* _Exercise directions_: Show only those lines of the entries where the string "after" is found.

* _Supplied records_:
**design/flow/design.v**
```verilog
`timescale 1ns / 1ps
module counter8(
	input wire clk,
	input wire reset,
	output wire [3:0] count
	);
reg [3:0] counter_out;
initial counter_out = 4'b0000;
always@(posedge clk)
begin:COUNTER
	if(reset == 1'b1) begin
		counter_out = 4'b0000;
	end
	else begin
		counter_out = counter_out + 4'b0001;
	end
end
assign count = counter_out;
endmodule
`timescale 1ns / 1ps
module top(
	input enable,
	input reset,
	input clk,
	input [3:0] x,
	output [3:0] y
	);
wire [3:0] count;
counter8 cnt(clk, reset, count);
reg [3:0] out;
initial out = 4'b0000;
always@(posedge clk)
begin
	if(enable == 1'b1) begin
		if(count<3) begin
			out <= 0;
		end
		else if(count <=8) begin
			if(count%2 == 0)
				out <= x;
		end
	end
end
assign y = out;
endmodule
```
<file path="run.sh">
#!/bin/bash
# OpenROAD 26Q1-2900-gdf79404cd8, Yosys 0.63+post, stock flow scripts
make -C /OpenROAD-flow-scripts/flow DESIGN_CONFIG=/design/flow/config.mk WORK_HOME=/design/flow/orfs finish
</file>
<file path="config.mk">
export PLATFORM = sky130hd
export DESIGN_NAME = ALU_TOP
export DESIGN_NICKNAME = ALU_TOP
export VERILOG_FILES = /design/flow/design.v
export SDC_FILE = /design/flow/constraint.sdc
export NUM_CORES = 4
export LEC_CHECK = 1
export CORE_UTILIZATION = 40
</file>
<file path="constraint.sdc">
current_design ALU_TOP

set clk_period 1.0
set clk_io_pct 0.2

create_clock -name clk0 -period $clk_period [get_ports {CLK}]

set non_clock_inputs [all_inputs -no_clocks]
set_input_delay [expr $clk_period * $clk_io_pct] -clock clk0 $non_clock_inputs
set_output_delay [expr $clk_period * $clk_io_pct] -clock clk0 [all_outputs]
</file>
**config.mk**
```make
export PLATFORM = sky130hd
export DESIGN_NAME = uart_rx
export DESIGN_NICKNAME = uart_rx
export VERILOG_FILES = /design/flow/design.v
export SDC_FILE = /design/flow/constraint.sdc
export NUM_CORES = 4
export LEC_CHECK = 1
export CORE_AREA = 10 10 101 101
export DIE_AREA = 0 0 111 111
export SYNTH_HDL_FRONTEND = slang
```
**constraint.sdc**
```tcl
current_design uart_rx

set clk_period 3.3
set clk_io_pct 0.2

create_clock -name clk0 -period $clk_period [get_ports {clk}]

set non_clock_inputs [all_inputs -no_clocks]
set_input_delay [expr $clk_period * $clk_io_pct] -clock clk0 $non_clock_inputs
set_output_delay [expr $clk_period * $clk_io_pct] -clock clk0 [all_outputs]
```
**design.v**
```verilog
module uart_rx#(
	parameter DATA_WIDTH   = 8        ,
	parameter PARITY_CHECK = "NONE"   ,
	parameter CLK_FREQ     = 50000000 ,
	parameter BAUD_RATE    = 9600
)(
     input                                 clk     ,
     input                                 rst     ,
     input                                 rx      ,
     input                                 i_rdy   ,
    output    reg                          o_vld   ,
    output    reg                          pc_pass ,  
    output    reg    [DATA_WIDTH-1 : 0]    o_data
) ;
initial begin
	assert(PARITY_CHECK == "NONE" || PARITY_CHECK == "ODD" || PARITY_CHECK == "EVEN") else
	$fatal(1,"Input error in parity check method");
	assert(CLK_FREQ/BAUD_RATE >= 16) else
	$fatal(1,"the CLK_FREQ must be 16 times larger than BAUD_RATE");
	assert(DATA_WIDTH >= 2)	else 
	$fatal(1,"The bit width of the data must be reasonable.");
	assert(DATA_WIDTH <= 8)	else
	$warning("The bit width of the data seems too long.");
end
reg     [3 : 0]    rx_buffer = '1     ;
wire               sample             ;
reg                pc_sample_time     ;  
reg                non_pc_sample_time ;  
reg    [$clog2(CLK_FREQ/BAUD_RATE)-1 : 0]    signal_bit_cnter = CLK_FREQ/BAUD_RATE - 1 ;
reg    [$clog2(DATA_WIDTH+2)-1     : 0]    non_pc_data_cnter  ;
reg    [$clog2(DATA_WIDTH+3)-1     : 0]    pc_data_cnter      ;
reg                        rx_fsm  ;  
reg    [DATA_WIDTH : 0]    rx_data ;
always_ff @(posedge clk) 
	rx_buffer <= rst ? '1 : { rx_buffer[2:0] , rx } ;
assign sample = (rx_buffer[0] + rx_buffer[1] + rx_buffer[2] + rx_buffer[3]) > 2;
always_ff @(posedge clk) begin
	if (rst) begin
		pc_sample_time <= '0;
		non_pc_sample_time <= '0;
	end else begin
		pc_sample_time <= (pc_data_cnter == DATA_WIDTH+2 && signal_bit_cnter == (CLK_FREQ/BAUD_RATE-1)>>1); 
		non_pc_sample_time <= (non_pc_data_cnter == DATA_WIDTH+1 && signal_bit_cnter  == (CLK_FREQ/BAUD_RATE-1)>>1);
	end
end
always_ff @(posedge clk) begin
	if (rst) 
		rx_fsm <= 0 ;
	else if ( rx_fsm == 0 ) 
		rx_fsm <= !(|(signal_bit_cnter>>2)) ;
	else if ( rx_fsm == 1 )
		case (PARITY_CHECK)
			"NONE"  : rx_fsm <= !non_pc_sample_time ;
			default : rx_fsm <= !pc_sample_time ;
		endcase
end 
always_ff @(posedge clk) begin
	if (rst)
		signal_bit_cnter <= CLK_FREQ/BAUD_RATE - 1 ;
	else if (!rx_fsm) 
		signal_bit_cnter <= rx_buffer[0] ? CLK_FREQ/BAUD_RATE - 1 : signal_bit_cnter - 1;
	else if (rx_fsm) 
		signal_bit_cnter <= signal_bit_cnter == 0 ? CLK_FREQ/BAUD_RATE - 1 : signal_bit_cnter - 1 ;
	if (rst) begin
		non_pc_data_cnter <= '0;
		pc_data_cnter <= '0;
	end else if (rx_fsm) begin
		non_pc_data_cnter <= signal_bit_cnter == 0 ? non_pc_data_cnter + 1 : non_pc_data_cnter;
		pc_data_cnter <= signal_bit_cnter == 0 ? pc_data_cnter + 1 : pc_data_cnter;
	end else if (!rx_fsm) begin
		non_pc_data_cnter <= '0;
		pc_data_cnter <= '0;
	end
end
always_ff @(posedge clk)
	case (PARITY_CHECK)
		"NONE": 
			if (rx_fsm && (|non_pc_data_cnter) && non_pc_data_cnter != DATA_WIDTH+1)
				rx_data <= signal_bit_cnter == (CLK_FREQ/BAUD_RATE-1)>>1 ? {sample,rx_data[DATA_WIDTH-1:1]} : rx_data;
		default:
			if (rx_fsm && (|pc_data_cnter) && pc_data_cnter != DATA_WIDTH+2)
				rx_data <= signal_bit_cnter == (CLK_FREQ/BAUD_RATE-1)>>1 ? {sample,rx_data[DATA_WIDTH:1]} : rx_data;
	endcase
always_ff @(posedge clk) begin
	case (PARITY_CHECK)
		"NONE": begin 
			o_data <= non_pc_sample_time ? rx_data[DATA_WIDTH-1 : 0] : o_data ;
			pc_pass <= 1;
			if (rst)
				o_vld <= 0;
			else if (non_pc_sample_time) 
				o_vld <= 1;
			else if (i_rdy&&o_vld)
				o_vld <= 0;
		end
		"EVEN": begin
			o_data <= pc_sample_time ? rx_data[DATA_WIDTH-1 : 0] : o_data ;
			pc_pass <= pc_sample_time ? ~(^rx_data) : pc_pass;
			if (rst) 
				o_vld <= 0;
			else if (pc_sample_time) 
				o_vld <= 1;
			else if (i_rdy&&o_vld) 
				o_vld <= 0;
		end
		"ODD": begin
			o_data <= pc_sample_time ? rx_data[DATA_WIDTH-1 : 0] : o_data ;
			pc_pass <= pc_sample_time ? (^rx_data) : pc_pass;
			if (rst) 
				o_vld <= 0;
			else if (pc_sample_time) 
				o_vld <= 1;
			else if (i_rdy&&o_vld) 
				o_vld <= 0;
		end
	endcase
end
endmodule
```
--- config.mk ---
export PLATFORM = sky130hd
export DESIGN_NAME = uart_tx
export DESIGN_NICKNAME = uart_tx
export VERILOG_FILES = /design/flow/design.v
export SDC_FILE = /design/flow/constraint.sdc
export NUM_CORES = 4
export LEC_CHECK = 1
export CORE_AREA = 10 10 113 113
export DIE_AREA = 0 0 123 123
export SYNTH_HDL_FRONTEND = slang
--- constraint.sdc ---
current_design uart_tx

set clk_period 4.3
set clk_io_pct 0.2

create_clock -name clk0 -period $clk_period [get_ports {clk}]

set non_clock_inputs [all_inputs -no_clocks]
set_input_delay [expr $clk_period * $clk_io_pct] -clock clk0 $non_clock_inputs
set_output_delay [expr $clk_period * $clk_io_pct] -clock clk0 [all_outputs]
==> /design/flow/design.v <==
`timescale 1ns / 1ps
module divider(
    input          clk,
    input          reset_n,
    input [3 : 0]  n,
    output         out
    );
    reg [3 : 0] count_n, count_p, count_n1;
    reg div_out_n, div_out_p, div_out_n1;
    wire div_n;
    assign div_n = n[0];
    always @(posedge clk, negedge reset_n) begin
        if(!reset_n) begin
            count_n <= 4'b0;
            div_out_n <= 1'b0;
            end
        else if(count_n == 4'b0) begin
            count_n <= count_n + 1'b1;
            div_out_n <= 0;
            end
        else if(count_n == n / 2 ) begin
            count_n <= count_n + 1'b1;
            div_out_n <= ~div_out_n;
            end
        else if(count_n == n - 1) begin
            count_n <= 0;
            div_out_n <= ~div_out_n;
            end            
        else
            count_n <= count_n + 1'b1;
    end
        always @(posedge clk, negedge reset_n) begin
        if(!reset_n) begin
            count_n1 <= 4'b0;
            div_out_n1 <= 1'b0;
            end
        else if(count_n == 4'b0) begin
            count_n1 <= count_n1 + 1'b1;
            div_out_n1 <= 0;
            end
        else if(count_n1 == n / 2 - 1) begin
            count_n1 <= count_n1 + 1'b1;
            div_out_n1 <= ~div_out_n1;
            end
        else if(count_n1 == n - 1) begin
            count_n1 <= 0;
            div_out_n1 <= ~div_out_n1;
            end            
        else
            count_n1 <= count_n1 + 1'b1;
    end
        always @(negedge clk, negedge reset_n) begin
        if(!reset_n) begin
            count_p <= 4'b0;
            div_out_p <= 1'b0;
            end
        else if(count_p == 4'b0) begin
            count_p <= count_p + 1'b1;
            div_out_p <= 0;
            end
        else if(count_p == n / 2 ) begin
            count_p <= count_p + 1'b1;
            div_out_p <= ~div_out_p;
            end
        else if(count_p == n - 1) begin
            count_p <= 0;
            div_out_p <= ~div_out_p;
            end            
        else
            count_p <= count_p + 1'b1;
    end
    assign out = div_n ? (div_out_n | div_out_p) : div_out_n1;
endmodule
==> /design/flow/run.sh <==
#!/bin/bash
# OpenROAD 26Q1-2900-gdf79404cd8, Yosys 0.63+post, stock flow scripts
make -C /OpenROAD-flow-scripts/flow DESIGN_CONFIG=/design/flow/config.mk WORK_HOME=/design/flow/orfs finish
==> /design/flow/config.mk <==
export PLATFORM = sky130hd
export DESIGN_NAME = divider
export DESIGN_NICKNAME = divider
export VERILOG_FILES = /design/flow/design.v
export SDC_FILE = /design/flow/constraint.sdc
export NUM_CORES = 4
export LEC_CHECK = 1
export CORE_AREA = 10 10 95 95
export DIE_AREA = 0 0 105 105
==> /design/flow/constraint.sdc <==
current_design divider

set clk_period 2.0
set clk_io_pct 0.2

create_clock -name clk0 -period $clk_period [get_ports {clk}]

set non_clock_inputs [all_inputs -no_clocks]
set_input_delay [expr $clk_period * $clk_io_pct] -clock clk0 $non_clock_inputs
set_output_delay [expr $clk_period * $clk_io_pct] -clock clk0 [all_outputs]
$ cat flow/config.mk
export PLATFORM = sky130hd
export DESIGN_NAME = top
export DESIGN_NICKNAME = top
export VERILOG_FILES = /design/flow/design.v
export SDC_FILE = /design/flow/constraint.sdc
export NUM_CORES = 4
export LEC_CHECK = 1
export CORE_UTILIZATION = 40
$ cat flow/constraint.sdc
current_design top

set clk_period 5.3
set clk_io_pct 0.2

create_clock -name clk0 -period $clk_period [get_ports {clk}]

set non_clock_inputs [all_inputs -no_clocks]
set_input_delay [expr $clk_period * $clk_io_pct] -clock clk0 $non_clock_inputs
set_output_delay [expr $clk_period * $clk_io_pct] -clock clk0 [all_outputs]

==

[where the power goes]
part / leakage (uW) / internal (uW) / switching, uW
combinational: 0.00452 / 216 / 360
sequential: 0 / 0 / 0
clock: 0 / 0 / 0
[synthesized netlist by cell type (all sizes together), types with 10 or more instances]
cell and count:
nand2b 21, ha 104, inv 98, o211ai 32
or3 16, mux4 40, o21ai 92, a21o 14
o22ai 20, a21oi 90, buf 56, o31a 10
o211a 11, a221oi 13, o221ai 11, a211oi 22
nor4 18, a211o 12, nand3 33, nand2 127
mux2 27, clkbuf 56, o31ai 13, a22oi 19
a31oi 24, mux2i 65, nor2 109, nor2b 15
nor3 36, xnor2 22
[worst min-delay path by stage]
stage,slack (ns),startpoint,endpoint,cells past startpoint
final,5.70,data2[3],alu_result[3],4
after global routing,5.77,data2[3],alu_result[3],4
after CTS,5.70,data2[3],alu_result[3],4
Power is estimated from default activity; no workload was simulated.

* _Written answer_:
after global routing,5.77,data2[3],alu_result[3],4
after CTS,5.70,data2[3],alu_result[3],4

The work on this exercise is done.